Every wonder has variable mileage. Gwall is right around the "trash" level on standard maps for a lot of starts.
It's a poor island map wonder, for sure.
Don't quote something that doesn't apply here and attempt to use it to pass off a failing argument. The seowon and stock exchange are both FAR more consistently useful than the feitoria to any competent player - they are stronger bonuses and can easily take advantage of city specialization. They also are viable in a larger city # on top of being stronger basic bonuses. Not only that, the are both available sooner.
How is flexibility inapplicable? A feitoria can work for espionage, gold, science, or culture. Those other buildings can't. This drawback shouldn't be ignored.
A very trashy benefit on what is generally your most marginal tiles available comes in handy more than extra raw multipliers in specialized cities that are built sooner? Are you *really* trying to make that argument? Really?
I question how much those raw multipiers really contribute. A specialized, large city with 80 commerce, at 50% science slider, gets 10 beakers from a university and 14 from a seowon. A feitoria city only has to work 4 coast tiles to match the seowon's improvement (at a big city, no less), and this is before that commerce is further enhanced from other improvements.
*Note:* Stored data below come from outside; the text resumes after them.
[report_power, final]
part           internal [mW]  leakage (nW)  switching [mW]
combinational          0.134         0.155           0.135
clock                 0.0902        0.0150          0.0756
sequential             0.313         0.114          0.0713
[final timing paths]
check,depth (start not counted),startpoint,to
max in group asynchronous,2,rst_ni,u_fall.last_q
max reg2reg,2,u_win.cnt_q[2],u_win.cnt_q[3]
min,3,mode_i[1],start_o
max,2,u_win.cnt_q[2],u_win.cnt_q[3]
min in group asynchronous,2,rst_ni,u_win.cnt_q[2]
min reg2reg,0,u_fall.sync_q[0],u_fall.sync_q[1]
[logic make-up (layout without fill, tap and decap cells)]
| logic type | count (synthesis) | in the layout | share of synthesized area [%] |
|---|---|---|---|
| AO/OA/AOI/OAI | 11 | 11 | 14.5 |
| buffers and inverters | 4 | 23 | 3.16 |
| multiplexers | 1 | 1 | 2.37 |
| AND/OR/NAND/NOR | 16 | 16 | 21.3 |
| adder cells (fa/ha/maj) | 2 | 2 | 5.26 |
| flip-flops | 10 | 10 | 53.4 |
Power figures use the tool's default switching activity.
File: src/rtl/scsi_seq_pkg.sv
package scsi_seq_pkg;

  localparam int STEP_W = 3;
  localparam int ISR_W  = 4;

  // status bit positions
  localparam int ISR_SO  = 0;
  localparam int ISR_SR  = 1;
  localparam int ISR_DIS = 2;
  localparam int ISR_REJ = 3;

  // bus phase codes {msg, c/d, i/o}; 4 is used for bus free
  localparam logic [2:0] PH_DOUT = 3'd0;
  localparam logic [2:0] PH_DIN  = 3'd1;
  localparam logic [2:0] PH_CMD  = 3'd2;
  localparam logic [2:0] PH_STAT = 3'd3;
  localparam logic [2:0] PH_FREE = 3'd4;
  localparam logic [2:0] PH_MOUT = 3'd6;
  localparam logic [2:0] PH_MIN  = 3'd7;

  // command opcodes (bits 6:0 of the command byte)
  localparam logic [6:0] OP_XFER   = 7'h10;
  localparam logic [6:0] OP_FINISH = 7'h11;
  localparam logic [6:0] OP_MSGOK  = 7'h12;
  localparam logic [6:0] OP_SEL    = 7'h41;
  localparam logic [6:0] OP_SELATN = 7'h42;
  localparam logic [6:0] OP_ARM    = 7'h44;

  typedef enum logic [1:0] {ACT_SEL, ACT_MSG, ACT_CMD, ACT_FIN} act_e;

  typedef struct packed {
    act_e              act;
    logic [STEP_W-1:0] step;
    logic [ISR_W-1:0]  stat;
  } desc_t;

  typedef enum logic [2:0] {ST_IDLE, ST_SEL, ST_WAIT, ST_PUSH, ST_PULL} seq_state_e;

  // step list of the two selection commands
  function automatic desc_t desc_lookup(input logic atn, input logic [1:0] idx);
    desc_t d;
    if (idx == 2'd0) begin
      d.act  = ACT_SEL;
      d.step = STEP_W'(0);
      d.stat = ISR_W'(1 << ISR_DIS);
    end else if (atn && idx == 2'd1) begin
      d.act  = ACT_MSG;
      d.step = STEP_W'(2);
      d.stat = ISR_W'((1 << ISR_SR) | (1 << ISR_SO));
    end else if (idx == (atn ? 2'd2 : 2'd1)) begin
      d.act  = ACT_CMD;
      d.step = STEP_W'(3);
      d.stat = ISR_W'((1 << ISR_SR) | (1 << ISR_SO));
    end else begin
      d.act  = ACT_FIN;
      d.step = STEP_W'(4);
      d.stat = ISR_W'((1 << ISR_SR) | (1 << ISR_SO));
    end
    return d;
  endfunction

endpackage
Raw commerce is better than raw multipliers.
Never mind that the ROI on a feitoria has to be sufficient to make it a plausible build, and that almost all of that ROI comes from the basic effect of the building, not the UB benefit. It's a pretty sound joke to claim the feitoria is consistently useful to begin with, but comparing it to 10% extra yield in one's best cities sooner makes it hard to even take anything you're saying seriously.
The customs house is consistently useful. The feitoria is a solid improvement over it. 10% extra yield is like a free monastery, good but not amazing.